You are the Ritz Carlton and not a 1-star Bates Motel whose doors are always open! He showed you back then how important you were to him, and while I say definitely respond to be nice, don’t set yourself up to be hurt a second time. Furthermore, we don’t summon ghosts up or try to make them human. He ghosted you and he needs to stay just there, in ghost land. In the meantime, I urge you to find something good to watch online or at home to take your mind off of this boy. He took his mind off you a long time ago!

Dylan Tuba, who had a weird awakening the first time he saw Casper, says… Ghosts can’t cross over to the other side because of unfinished business. That’s you. The guilt he feels is keeping him bound to the earthly realm. And do you know how crappy Earth is right now?

As a spiritual man, my advice is to go for it. Ghosts can be super hot, like Patrick Schwayze doing sexy shirtless pottery in Ghost or King Boo from Mario with his gigantic tongue. Best case, you have an amazing date that turns into an eternity of good times. Worst case, you sage your house and move on.

Kelsey Weekman, whose only flaw in life is her fondness for ghosting, says… I know this is a spicy take, but I’m pro-ghosting. I think it’s a very merciful way to end a short relationship. If someone isn’t responding to you, they’re either 1. dead (RIP but they can’t date you anymore), 2. bad at texting (so you’re dodging a bullet) or 3. not interested. Thanks to ghosting, you can mentally file the end of any relationship under the first two categories and not the third, so no one can ever hurt your feelings!

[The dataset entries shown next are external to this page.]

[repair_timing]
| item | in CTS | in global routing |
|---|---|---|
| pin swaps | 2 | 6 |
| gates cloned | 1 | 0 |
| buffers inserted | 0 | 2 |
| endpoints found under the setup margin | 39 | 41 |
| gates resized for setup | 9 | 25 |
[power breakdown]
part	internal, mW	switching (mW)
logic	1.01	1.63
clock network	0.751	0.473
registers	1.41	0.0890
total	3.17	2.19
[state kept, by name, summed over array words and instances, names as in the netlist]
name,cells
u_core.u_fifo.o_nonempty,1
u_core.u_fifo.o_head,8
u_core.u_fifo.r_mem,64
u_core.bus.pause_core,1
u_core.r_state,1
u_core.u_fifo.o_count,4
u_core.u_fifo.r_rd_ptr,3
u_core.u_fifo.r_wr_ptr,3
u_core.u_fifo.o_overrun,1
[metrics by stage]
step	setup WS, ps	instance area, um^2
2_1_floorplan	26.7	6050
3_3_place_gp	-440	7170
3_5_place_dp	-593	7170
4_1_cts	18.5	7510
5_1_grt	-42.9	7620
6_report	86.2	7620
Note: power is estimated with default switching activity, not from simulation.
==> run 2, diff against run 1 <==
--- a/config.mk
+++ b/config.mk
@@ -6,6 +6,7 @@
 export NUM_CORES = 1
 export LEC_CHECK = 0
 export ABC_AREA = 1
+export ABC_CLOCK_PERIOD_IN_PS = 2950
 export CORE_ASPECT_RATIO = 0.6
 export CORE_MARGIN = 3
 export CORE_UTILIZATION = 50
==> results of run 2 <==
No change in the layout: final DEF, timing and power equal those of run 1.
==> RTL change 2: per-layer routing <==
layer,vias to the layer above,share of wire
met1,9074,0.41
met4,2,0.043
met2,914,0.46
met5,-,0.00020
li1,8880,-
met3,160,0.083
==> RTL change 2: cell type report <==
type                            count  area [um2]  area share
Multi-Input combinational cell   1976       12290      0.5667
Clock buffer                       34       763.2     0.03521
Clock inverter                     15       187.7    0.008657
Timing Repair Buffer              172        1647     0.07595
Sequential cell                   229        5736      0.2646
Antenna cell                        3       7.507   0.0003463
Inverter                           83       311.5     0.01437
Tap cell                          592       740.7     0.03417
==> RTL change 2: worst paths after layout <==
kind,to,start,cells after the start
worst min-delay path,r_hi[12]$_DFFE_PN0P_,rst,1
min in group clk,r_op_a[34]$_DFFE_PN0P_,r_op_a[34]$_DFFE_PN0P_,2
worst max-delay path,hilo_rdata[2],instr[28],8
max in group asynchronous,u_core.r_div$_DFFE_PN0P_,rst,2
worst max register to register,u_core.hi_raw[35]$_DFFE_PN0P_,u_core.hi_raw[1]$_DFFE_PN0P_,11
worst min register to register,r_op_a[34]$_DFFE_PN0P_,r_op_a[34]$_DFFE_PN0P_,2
## config.mk

```make
export PLATFORM = sky130hd
export DESIGN_NAME = keypad_scan
export DESIGN_NICKNAME = d
export VERILOG_FILES = /design/src/rtl/keypad_pkg.sv /design/src/rtl/keypad_stable_cnt.sv /design/src/rtl/keypad_scan.sv
export SDC_FILE = /design/constraint.sdc
export NUM_CORES = 1
export LEC_CHECK = 0
export ABC_CLOCK_PERIOD_IN_PS = 1700
export BUFFER_PORTS_ARGS = -buffer_cell sky130_fd_sc_hd__buf_4
export CAP_MARGIN = 20
export CORE_MARGIN = 4
export CORE_UTILIZATION = 45
export DETAILED_ROUTE_END_ITERATION = 10
export PLACE_DENSITY = 0.68
export SETUP_SLACK_MARGIN = 0.1
export SYNTH_ARGS = -nofsm -noshare
export SYNTH_HDL_FRONTEND = slang
export SYNTH_SLANG_ARGS = --single-unit
export TNS_END_PERCENT = 50
```

## constraint.sdc

```tcl
create_clock -name clk -period 1.7 [get_ports clk]
set_input_delay 0.085 -clock clk [delete_from_list [all_inputs] [get_ports clk]]
set_output_delay 0.085 -clock clk [all_outputs]
set_load 0.02 [all_outputs]
```

## src/rtl/keypad_pkg.sv

```systemverilog
// Shared types and helpers for the 4x4 keypad scanner.
package keypad_pkg;
  localparam int KEY_CODE_W = 8;
  localparam int ROWS       = 4;
  localparam int COLS       = 4;

  typedef enum logic [1:0] {
    SCAN         = 2'd0,
    DEBOUNCE     = 2'd1,
    WAIT_ACK     = 2'd2,
    WAIT_RELEASE = 2'd3
  } state_t;

  function automatic logic [KEY_CODE_W-1:0] key_code(input logic [1:0] row, input logic [1:0] col);
    return {4'h0, row, col};
  endfunction

  // Lowest-index low row wins when several keys share a column.
  function automatic logic [1:0] low_row(input logic [ROWS-1:0] rows);
    logic [1:0] r;
    r = 2'd0;
    for (int i = ROWS - 1; i >= 0; i--) begin
      if (!rows[i]) r = 2'(i);
    end
    return r;
  endfunction

  function automatic logic [COLS-1:0] col_drive(input logic [1:0] col);
    return ~(COLS'(1) << col);
  endfunction
endpackage

```

## src/rtl/keypad_stable_cnt.sv

```systemverilog
// Saturating run-length counter: done after N consecutive match clocks.
module keypad_stable_cnt #(
  parameter int N = 8
) (
  input  logic clk,
  input  logic rst,
  input  logic clear,
  input  logic match,
  output logic done
);
  localparam int W = $clog2(N + 1);
  localparam logic [W-1:0] LIM = W'(N);
  localparam logic [W-1:0] ONE = W'(1);

  logic [W-1:0] cnt;

  always_ff @(posedge clk) begin
    if (rst || clear || !match) begin
      cnt <= '0;
    end else if (cnt != LIM) begin
      cnt <= cnt + ONE;
    end
  end

  assign done = (cnt == LIM);
endmodule

```

## src/rtl/keypad_scan.sv

```systemverilog
// 4x4 keypad scanner/debouncer feeding a send/ack handshake.
// Define KEYPAD_REPEAT_EN to generate auto-repeat events while a key is held.
module keypad_scan
  import keypad_pkg::*;
#(
  parameter int CLK_PER_SCAN    = 1000,
  parameter int DEBOUNCE_CYCLES = 50000,
  parameter int REPEAT_CYCLES   = 25000000
) (
  input  logic                  clk,
  input  logic                  rst,
  input  logic [ROWS-1:0]       i_row,
  output logic [COLS-1:0]       o_col,
  input  logic                  i_proc,
  output logic                  o_send,
  output logic [KEY_CODE_W-1:0] o_data,
  output logic                  o_key_down
);
  localparam int SCAN_W = $clog2(CLK_PER_SCAN + 1);
  localparam logic [SCAN_W-1:0] SCAN_LAST = SCAN_W'(CLK_PER_SCAN - 1);
  localparam logic [SCAN_W-1:0] SCAN_ONE  = SCAN_W'(1);

  if (CLK_PER_SCAN < 2 || DEBOUNCE_CYCLES < 1 || REPEAT_CYCLES < 1) begin : g_bad_param
    $error("keypad_scan: illegal parameter value");
  end

  state_t            state;
  logic [ROWS-1:0]   row_s1, row_s2, pat;
  logic [1:0]        col, row_idx;
  logic [SCAN_W-1:0] scan_cnt;
  logic              press_done, rel_done, rep_done;

  keypad_stable_cnt #(.N(DEBOUNCE_CYCLES)) u_press (
    .clk(clk), .rst(rst), .clear(state != DEBOUNCE), .match(row_s2 == pat), .done(press_done)
  );

  keypad_stable_cnt #(.N(DEBOUNCE_CYCLES)) u_release (
    .clk(clk), .rst(rst), .clear(state != WAIT_RELEASE), .match(&row_s2), .done(rel_done)
  );

`ifdef KEYPAD_REPEAT_EN
  keypad_stable_cnt #(.N(REPEAT_CYCLES)) u_repeat (
    .clk(clk), .rst(rst), .clear(state != WAIT_RELEASE), .match(!(&row_s2)), .done(rep_done)
  );
`else
  assign rep_done = 1'b0;
`endif

  always_ff @(posedge clk) begin
    if (rst) begin
      state      <= SCAN;
      row_s1     <= '1;
      row_s2     <= '1;
      pat        <= '1;
      col        <= 2'd0;
      row_idx    <= 2'd0;
      scan_cnt   <= '0;
      o_col      <= 4'b1110;
      o_send     <= 1'b0;
      o_data     <= '0;
      o_key_down <= 1'b0;
    end else begin
      row_s1 <= i_row;
      row_s2 <= row_s1;
      case (state)
        SCAN: begin
          if (scan_cnt == SCAN_LAST) begin
            scan_cnt <= '0;
            if (&row_s2) begin
              col   <= col + 2'd1;
              o_col <= col_drive(col + 2'd1);
            end else begin
              row_idx <= low_row(row_s2);
              pat     <= row_s2;
              state   <= DEBOUNCE;
            end
          end else begin
            scan_cnt <= scan_cnt + SCAN_ONE;
          end
        end
        DEBOUNCE: begin
          // A glitch moves on to the next column rather than rescanning this one.
          if (row_s2 != pat) begin
            col   <= col + 2'd1;
            o_col <= col_drive(col + 2'd1);
            state <= SCAN;
          end else if (press_done) begin
            o_data     <= key_code(row_idx, col);
            o_send     <= 1'b1;
            o_key_down <= 1'b1;
            state      <= WAIT_ACK;
          end
        end
        WAIT_ACK: begin
          if (i_proc) begin
            o_send <= 1'b0;
            state  <= WAIT_RELEASE;
          end
        end
        WAIT_RELEASE: begin
          if (rel_done) begin
            o_key_down <= 1'b0;
            col        <= col + 2'd1;
            o_col      <= col_drive(col + 2'd1);
            state      <= SCAN;
          end else if (rep_done) begin
            o_send <= 1'b1;
            state  <= WAIT_ACK;
          end
        end
        default: state <= SCAN;
      endcase
    end
  end
endmodule
```

Word level (Yosys, flattened, before mapping). Index checks and enable logic that the tools add are counted. Widths: inputs -> output; s select.

Bitwise operators: 3. Reduce and logical (&&, ||, !) cells: 17. Shift-type cells: 1. Muxes and demuxes: 28. Eq/ne operators: 21. Add/subtract/negate cells: 4.

Operators with widths (count): $add 16x1->16 const B (2); $eq 16x16->1 const B (2); $ne 16x16->1 const B (2); $mux 2 (14); $mux 4 (4); $ne 2x2->1 const B (8); $pmux 4 s3 (1); $reduce_and 4->1 (3); $add 10x1->10 const B (1); $eq 10x10->1 const B (1); $mux 10 (1); $reduce_and 5->1 (2); $pmux 2 s4 (1); $pmux 2 s3 (1); $reduce_and 3->1 (2); $eq 2x2->1 const B (2); $eq 4x4->1 (1); $logic_or 1x1->1 (4); $mux 1 (4); $ne 2x1->1 const B (2); $ne 4x4->1 (1); $not 4->4 (1); $pmux 1 s2 (2); $reduce_bool 2->1 (2); other kinds (8) (10).

Logic and storage cells: 87. Bits of input ports: 7. Output and inout port bits: 14. Flip-flop bits (word level): 70.

Depth between registers and ports, before layout. Gate-level depths: netlist of run 1.

Word-level depth: 6. Gate-level depth with buffers: 7. Mapped depth without buffers: 7.

Cells and area by module. Synthesis of run 1 repeated with hierarchy kept, for this count alone.

Cell total of the unflattened synthesis: 362. Area total of the unflattened synthesis: 3266.9 sq um.

By module, submodules not included: keypad_scan (instances 1, area an instance 1657.8 sq um, sequential area each 760.7 sq um, cells each 178); keypad_stable_cnt (u_release) (instances 1, area an instance 835.8 sq um, sequential area each 320.3 sq um, cells each 94); keypad_stable_cnt (u_press) (instances 1, area an instance 773.2 sq um, sequential area each 320.3 sq um, cells each 90).

Worst setup path before layout of run 1. No wires, ideal clock.

Path type: reg-to-reg. From: register scan_cnt[0]. To: register col[1]. Arrival time: 1654 ps. Stages on the path, launching flop included: 8. Period minus slack after synthesis: 1781 ps. Slack: -81 ps. Library setup time: 128 ps. Required time: 1572 ps. Buffers on the path: 1. Cell sequence: dfxtp_1 ha_1 and2_0 clkbuf_1 nand4_2 o221ai_2 mux2i_1 nor2_1.

Longest elaborated chain between the ends: 3.

Ends and longest elaborated chain: from (decl) (line keypad_scan.sv:30) `logic [SCAN_W-1:0] scan_cnt;`; from (signal assigned) (line keypad_scan.sv:78) `scan_cnt <= scan_cnt + SCAN_ONE;`; $eq 10x10->1 (line keypad_scan.sv:67) `if (scan_cnt == SCAN_LAST) begin`; $ne 2x2->1 (no source line); $reduce_and 5->1 (no source line); to (signal assigned) (line keypad_scan.sv:70) `col <= col + 2'd1;`; to (signal assigned) (line keypad_scan.sv:84) `col <= col + 2'd1;`; to (signal assigned) (line keypad_scan.sv:103) `col <= col + 2'd1;`; to (decl) (line keypad_scan.sv:29) `logic [1:0] col, row_idx;`.

Every way passes these cells. A chain may end at the register's enable or synchronous reset.

Worst setup path in the final report of run 1.
From: register pat[0]. To: register o_data[1].

Longest elaborated chain between the ends: 3.

Ends and longest elaborated chain: from (decl) (line keypad_scan.sv:28) `logic [ROWS-1:0] row_s1, row_s2, pat;`; from (signal assigned) (line keypad_scan.sv:74) `pat <= row_s2;`; $ne 4x4->1 (line keypad_scan.sv:83) `if (row_s2 != pat) begin`; $not 1->1 (no source line); $reduce_and 3->1 (no source line); to (signal assigned) (line keypad_scan.sv:88) `o_data <= key_code(row_idx, col);`; to (decl) (line keypad_scan.sv:16) `output logic [KEY_CODE_W-1:0] o_data,`.

Every way passes these cells.

==> impl_metrics.env, run 1 <==
export IMPL_run_status="complete, but fails checks"
export IMPL_violations_in_the_final_reports="negative setup slack"
export IMPL_first_pass_iters=6
export IMPL_dieWidth_um=91.2
export IMPL_syn_to_final_growth_pct=31.0
export IMPL_final_hold_worst_slack_ns=0.0831
export IMPL_synthDominantCellAreaShare_pct=45.0
export IMPL_async_set_or_reset_register_ratio_after_synthesis_pct=0
export IMPL_pin_count_of_the_biggest_net_entering_global_routing=41
export IMPL_ys_top_cells_by_area="sky130_fd_sc_hd__dfxtp_1 45%, sky130_fd_sc_hd__nor2_1 6.5%, sky130_fd_sc_hd__xor2_1 6.5%, sky130_fd_sc_hd__ha_1 3.6%, sky130_fd_sc_hd__xnor2_1 3.4%"
export IMPL_number_of_port_buffers=16
export IMPL_grt_pass1_vias=2516
export IMPL_insertedDiodeCount=0
export IMPL_timing_critical_path_from_type="register"
export IMPL_vias=2635
export IMPL_clk_transition_reported_paths_ns=0.07
export IMPL_clock_tree_root_cell="sky130_fd_sc_hd__clkbuf_8"
export IMPL_critical_path_top_delay_family="simple AND/OR/NAND/NOR gates"
export IMPL_period_needed_ns=1.76
export IMPL_hold_path_class="in -> reg"
export IMPL_design_portCount=21
export IMPL_timing_critical_path_fanout_max=4
export IMPL_cts_root_to_sink_buffers=2
export IMPL_finClkSkew_ns=0.0103
export IMPL_vdd_drop_max_uv=486
export IMPL_count_of_flip_flops_with_a_built_in_enable_after_synthesis=0
export IMPL_synth_top_area_cell="sky130_fd_sc_hd__dfxtp_1"
export IMPL_most_common_cell_in_the_synthesized_netlist="sky130_fd_sc_hd__dfxtp_1"
export IMPL_critPathKind="reg -> reg"
export IMPL_timing_critical_path_arrival_ns=1.98
export IMPL_cts_buffers_inserted=9
export IMPL_p_leak_nw=1.55
export IMPL_start_util_pct=46.1
export IMPL_post_route_cells_drive_above_1_share_pct=30.0
export IMPL_dp_hpwl_um=4430
export IMPL_synth_cell_type_count=44
export IMPL_drv_slew=0
export IMPL_ys_seq_elements=70
export IMPL_num_fill_cells=585
export IMPL_pwr_density_cell_nw_per_um2=786
export IMPL_drt_drc_violations_left=0
export IMPL_clock_latency_on_the_worst_skew_pair_ns=0.34
export IMPL_worst_path_largest_cell_delay_ns=0.58
export IMPL_power_total_mw=3.21
export IMPL_worstSetupEndpointType="register"
export IMPL_synth_cells=348
export IMPL_cp_num_buf_inv=1
export IMPL_ant_nets=0
export IMPL_gr_total_overflow=0
export IMPL_layout_core_utilization_pct=60.4
export IMPL_h_tree_level_count=3
export IMPL_final_hold_violation_count=0
export IMPL_synth_yosys_seq_area_share_pct=45.0
export IMPL_first_iter_violations=84
export IMPL_drv_max_cap_violation_count=0
export IMPL_place_gp_congestion=0.766
export IMPL_die_area_sq_um=8320
export IMPL_synth_top_cells_by_count="70 x sky130_fd_sc_hd__dfxtp_1, 54 x sky130_fd_sc_hd__nor2_1, 23 x sky130_fd_sc_hd__xor2_1"
export IMPL_drt_wirelength_per_cell_um=13.2
export IMPL_synthFlopType="sky130_fd_sc_hd__dfxtp_1"
export IMPL_syn_area_per_cell_sq_um=8.96
export IMPL_unrepaired_setup_endpoints_after_global_routing="true"
export IMPL_synthesis_area_sq_um=3120
export IMPL_path_cells="xor2_1 > or4_4 > nor3_4 > buf_6 > mux2i_1 > nor2_1"
export IMPL_finalSetupViolCount=20
export IMPL_routed_wire_length_um=6660
export IMPL_antenna_found_initial=0
export IMPL_cp_data_required_time_ns=1.92
export IMPL_layout_worst_path_cycle_share_pct=104
export IMPL_cts_sink_count=70
export IMPL_clock_tree_from_tritoncts="built"
export IMPL_achievable_frequency_ghz=0.567
export IMPL_num_nets_final=437
export IMPL_cpMaxStageDelayCell="sky130_fd_sc_hd__or4_4"
export IMPL_global_route_usage_total_pct=16.9
export IMPL_placementRows=30
export IMPL_core_area_sq_um=6760
export IMPL_vias_per_instance=5.21
export IMPL_synth_warnings=0
export IMPL_fin_ws_ns=-0.0624
export IMPL_die_height_um=91.2
export IMPL_global_route_wire_length_before_repair_um=11400
worst paths after layout:
| path | start | end | slack (ns) | cells after the start |
|---|---|---|---|---|
| worst max-delay path | pat[0] | o_data[1] | -0.06 | 6 |
| worst min-delay path | i_proc | o_send | 0.08 | 4 |
| worst max register to register | pat[0] | o_data[1] | -0.06 | 6 |
| worst min register to register | row_s1[1] | row_s2[1] | 0.41 | 1 |
registers in the layout, indices dropped and copies added, names as in the netlist, 2 cells and up, named ones only:
signal,cells
scan_cnt,10
row_s2,4
o_col,4
u_release.cnt,16
row_s1,4
o_data,4
u_press.cnt,16
row_idx,2
col,2
pat,4
per-stage QoR:
stage	setup TNS [ns]	setup slack (ns)	instance area, sq um	instances
finish	-0.775	-0.0624	4080	506
global route	-2.17	-0.144	4080	506
CTS	-0.639	-0.0527	4010	506
detailed placement	-1.06	-0.0736	3650	482
global placement	-0.379	-0.0306	3650	482
floorplan	-0.731	-0.0574	3140	351
cells in the final DEF (no fill, tap or decap), types with 6 or more instances in the layout:
cell type and n:
sky130_fd_sc_hd__inv_1 8, sky130_fd_sc_hd__or2_2 8, sky130_fd_sc_hd__and3_1 10, sky130_fd_sc_hd__dfxtp_2 10, sky130_fd_sc_hd__a21oi_1 15, sky130_fd_sc_hd__nand3_1 15, sky130_fd_sc_hd__xor2_1 23, sky130_fd_sc_hd__buf_6 6
sky130_fd_sc_hd__dfxtp_1 60, sky130_fd_sc_hd__nand2b_1 7, sky130_fd_sc_hd__xnor2_1 12, sky130_fd_sc_hd__clkbuf_8 13, sky130_fd_sc_hd__nand2_1 18, sky130_fd_sc_hd__or3_1 8, sky130_fd_sc_hd__o21ai_0 6, sky130_fd_sc_hd__buf_4 63
sky130_fd_sc_hd__nor2_1 51, sky130_fd_sc_hd__nor3_1 10, sky130_fd_sc_hd__nand4_1 7, sky130_fd_sc_hd__ha_1 8
where the power goes:
part	total [mW]	switching [mW]	leakage, nW	internal [mW]
combinational	0.0996	0.0526	0.870	0.0470
sequential	1.66	0.00990	0.569	1.65
clock	1.45	0.612	0.115	0.834
total	3.21	0.675	1.55	2.54
logic make-up (layout without fill, tap and decap cells):
kind of cell	Yosys count	after routing	synth area share, %
compound gates	37	38	7.39
xor+xnor	35	35	9.84
fa+ha+maj	9	9	3.61
buf+inv	24	98	3.85
flops	70	70	45.0
mux	6	6	1.97
other cells	1	4	0.120
simple gates	166	166	28.3
layer usage:
metal,track usage [%],up-vias,wire length (um)
met5,0,-,0
met4,6.78,0,108
met3,4.64,12,235
met2,26.7,39,3100
met1,21.8,1250,3210
li1,-,1334,-
final cells by class:
| type | instances | area (sq um) | share of cell area (%) |
|---|---|---|---|
| multi-input combinational | 258 | 1740 | 42.5 |
| sequential | 70 | 1410 | 34.6 |
| timing repair buffer | 73 | 581 | 14.2 |
| tap | 80 | 100 | 2.45 |
| inverter | 9 | 33.8 | 0.827 |
| clock inverter | 3 | 40.0 | 0.980 |
| clock buffer | 13 | 179 | 4.38 |
repair_timing:
item,CTS,global route
gates cloned,1,0
hold buffers,4,0
endpoints found under the setup margin,37,50
endpoints found under the hold margin,4,0
gates resized for setup,14,21
pin swaps,8,4
buffers inserted,3,0
worst register-to-register path, stage by stage (launching register included):
cell and delay, ns:
sky130_fd_sc_hd__dfxtp_2 0.33, sky130_fd_sc_hd__xor2_1 0.17, sky130_fd_sc_hd__or4_4 0.58, sky130_fd_sc_hd__nor3_4 0.18, sky130_fd_sc_hd__buf_6 0.15, sky130_fd_sc_hd__mux2i_1 0.19, sky130_fd_sc_hd__nor2_1 0.05
No activity file was read; power rests on OpenSTA's default activity.
==> run 2, diff against run 1 <==
--- a/config.mk
+++ b/config.mk
@@ -12,7 +12,7 @@
 export CORE_UTILIZATION = 45
 export DETAILED_ROUTE_END_ITERATION = 10
 export PLACE_DENSITY = 0.68
-export SETUP_SLACK_MARGIN = 0.1
+export SETUP_SLACK_MARGIN = 0.5
 export SYNTH_ARGS = -nofsm -noshare
 export SYNTH_HDL_FRONTEND = slang
 export SYNTH_SLANG_ARGS = --single-unit
==> run 2 against run 1 <==
Compared with the run above:
- the run still ends with negative setup slack left
- sequential cell count unchanged
- sequential power barely moved
- clock power increased by 17%
- combinational power is 9% higher
- worst setup slack worse by 0.0022 ns
- maximum frequency fell by 0.12%
- final cell count up 0.99%
- wire length increased by 5.9%
- clock skew decreased by 0.0038 ns
- design area rose by 7.4%
- first-iteration DRC count rose by 12%
- critical path type unchanged
- critical endpoint is now o_data[0]
==> impl_metrics.env, run 2 (synthesis results as in run 1) <==
export IMPL_global_route_usage_total_pct=17.0
export IMPL_worstSetupEndpointType="register"
export IMPL_die_height_um=91.2
export IMPL_clock_tree_from_tritoncts="built"
export IMPL_core_area_sq_um=6760
export IMPL_drt_wirelength_per_cell_um=13.8
export IMPL_fin_ws_ns=-0.0646
export IMPL_vdd_drop_max_uv=530
export IMPL_drv_slew=0
export IMPL_num_nets_final=442
export IMPL_path_cells="xor2_1 > or4_4 > nor3_4 > buf_12 > mux2i_1 > nor2_1"
export IMPL_first_pass_iters=4
export IMPL_final_cells=511
export IMPL_layout_worst_path_cycle_share_pct=104
export IMPL_p_leak_nw=1.65
export IMPL_cpMaxStageDelayCell="sky130_fd_sc_hd__or4_4"
export IMPL_finClkSkew_ns=0.00658
export IMPL_first_iter_violations=94
export IMPL_placementRows=30
export IMPL_design_portCount=21
export IMPL_layout_core_utilization_pct=64.9
export IMPL_critPathKind="reg -> reg"
export IMPL_timing_critical_path_from_type="register"
export IMPL_achievable_frequency_ghz=0.567
export IMPL_hold_path_class="in -> reg"
export IMPL_ant_nets=0
export IMPL_h_tree_level_count=3
export IMPL_drt_drc_violations_left=0
export IMPL_place_gp_congestion=0.820
export IMPL_cts_root_to_sink_buffers=2
export IMPL_unrepaired_setup_endpoints_after_global_routing="true"
export IMPL_cp_data_required_time_ns=1.93
export IMPL_gr_total_overflow=0
export IMPL_antenna_found_initial=0
export IMPL_clock_latency_on_the_worst_skew_pair_ns=0.35
export IMPL_top_registers="u_press.cnt x16, u_release.cnt x16, scan_cnt x10"
export IMPL_mostFrequentLayoutCell="sky130_fd_sc_hd__buf_4"
export IMPL_global_route_wire_length_before_repair_um=11400
export IMPL_num_fill_cells=533
export IMPL_dp_hpwl_um=4240
export IMPL_final_hold_violation_count=0
export IMPL_die_area_sq_um=8320
export IMPL_clk_transition_reported_paths_ns=0.08
export IMPL_insertedDiodeCount=0
export IMPL_clock_tree_root_cell="sky130_fd_sc_hd__clkbuf_8"
export IMPL_power_total_mw=3.47
export IMPL_routed_wire_length_um=7050
export IMPL_vias_per_instance=5.14
export IMPL_dieWidth_um=91.2
export IMPL_pin_count_of_the_biggest_net_entering_global_routing=38
export IMPL_cts_buffers_inserted=9
export IMPL_final_hold_worst_slack_ns=0.121
export IMPL_timing_critical_path_arrival_ns=1.99
export IMPL_run_status="complete, but fails checks"
export IMPL_timing_critical_path_fanout_max=6
export IMPL_post_route_cells_drive_above_1_share_pct=37.8
export IMPL_pwr_density_cell_nw_per_um2=792
export IMPL_period_needed_ns=1.76
export IMPL_vias=2625
export IMPL_number_of_port_buffers=16
export IMPL_worst_path_largest_cell_delay_ns=0.56
export IMPL_finalSetupViolCount=17
export IMPL_cts_sink_count=70
export IMPL_post_place_worst_slack_ns=-0.0730
export IMPL_grt_pass1_vias=2519
export IMPL_drv_max_cap_violation_count=0
export IMPL_start_util_pct=46.1
export IMPL_syn_to_final_growth_pct=40.7
export IMPL_violations_in_the_final_reports="negative setup slack"
export IMPL_placedCellCount=478
export IMPL_final_cell_mix="62 x sky130_fd_sc_hd__buf_4, 51 x sky130_fd_sc_hd__dfxtp_1, 48 x sky130_fd_sc_hd__nor2_1"
-- run 2: cell types whose count changed in the layout (fill, tap and decap cells not counted), moves of 3 or more --
cell | before | now
sky130_fd_sc_hd__nor4bb_4 | 1 | 4
sky130_fd_sc_hd__dfxtp_1 | 60 | 51
sky130_fd_sc_hd__ha_4 | 1 | 4
sky130_fd_sc_hd__ha_1 | 8 | 5
sky130_fd_sc_hd__nor2_4 | 1 | 4
sky130_fd_sc_hd__inv_1 | 8 | 5
sky130_fd_sc_hd__buf_6 | 6 | 10
sky130_fd_sc_hd__dfxtp_2 | 10 | 18
sky130_fd_sc_hd__nor2_1 | 51 | 48
-- run 2: routing by layer --
| metal | wire length (um) | GRT usage, % |
|---|---|---|
| met5 | 0 | 0 |
| met1 | 3090 | 20.1 |
| met2 | 3560 | 29.1 |
| met3 | 236 | 3.89 |
| met4 | 158 | 7.66 |
-- run 2: worst max-delay path, delay by kind of cell (launching register included) --
kind,cells,cell delay [ns]
multiplexers,1,0.18
XOR/XNOR,1,0.16
buffers and inverters,1,0.15
AND/OR/NAND/NOR,3,0.82
flip-flops,1,0.33
-- run 2: final cells by class --
cell class                      instances  area (sq um)  share of cell area (%)
Tap cell                               80           100                    2.28
Clock inverter                          5           105                    2.40
Timing Repair Buffer                   79           663                    15.1
Clock buffer                           11           151                    3.45
Multi-Input combinational cell        257          1900                    43.4
Inverter                                9          36.3                   0.827
Sequential cell                        70          1430                    32.5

Anyway, getting a text out of the blue a year later means he is definitely not dead, but you ARE haunting him, and a date with him could be fun because at least you’ll be able to roast him over the ghosting to break the ice. I recommend trying it out, and if it goes badly, you could gain some free food and a great story. The point of doing ANYTHING, to me, is getting a great story out of it. Content for your memoir, if you will. Also like … do you have anything better to do?

Katie Mather, who would give this guy a second chance if he were 6’2″, says… First of all, you have technically already given him a second chance. You have answered his text despite not knowing who it was coming from and then he made you guess who it was. That’s strike two and even though we don’t like baseball because it’s boring, it’s clear this guy is already wasting our time.

I like to call this a classic Robert Frost Dilemma — you know, “Two roads diverged.” You’ve seen the poster in your ninth-grade English teacher’s classroom and, because poetry can be about anything, this poem is also about Robert Frost getting ghosted and wondering what to do. 
On one path, you give him another chance. The end of the world is coinciding with cuffing season, I totally get it. But the road less traveled — the one your ninth-grade English teacher, Robert Frost and I all want you to take — is kicking this guy to the curb.

You are only one traveler — you can’t take both roads! — and simply replying with a clown emoji will make all the difference.

Also, who is ghosting people in 2020? What is this, 2017?

Dillon Thompson, who sometimes forgets to answer texts for *nearly* a year, says…  This is either extremely neurotic or self-centered of me (probably both), but if I were in your shoes, my first thought would be “what did I do to remind this person I exist?” I’d be running a full audit of my latest Instagram posts, tweets and heck, even my movie reviews on Letterboxd for clues — because this is a long time to ghost someone.

In the end, it doesn’t matter what inspired this person to try re-entering your life a year after pretending like you don’t exist. What matters is how you perceive their actions back then, and whether you’re cool with letting the bad behavior slide. To me — and I say this knowing that human interaction is a such a premium right now — it’s not worth the effort. Yes, dating during a pandemic is tough, but that isn’t a reason to give time and energy to someone who previously left you hanging. In my opinion, neither is a weird apology that asks for a “second chance.”

TL;DR… Ghosts belong in the graveyard, not on your arm (unless they are Patrick Swayze). Leave it alone!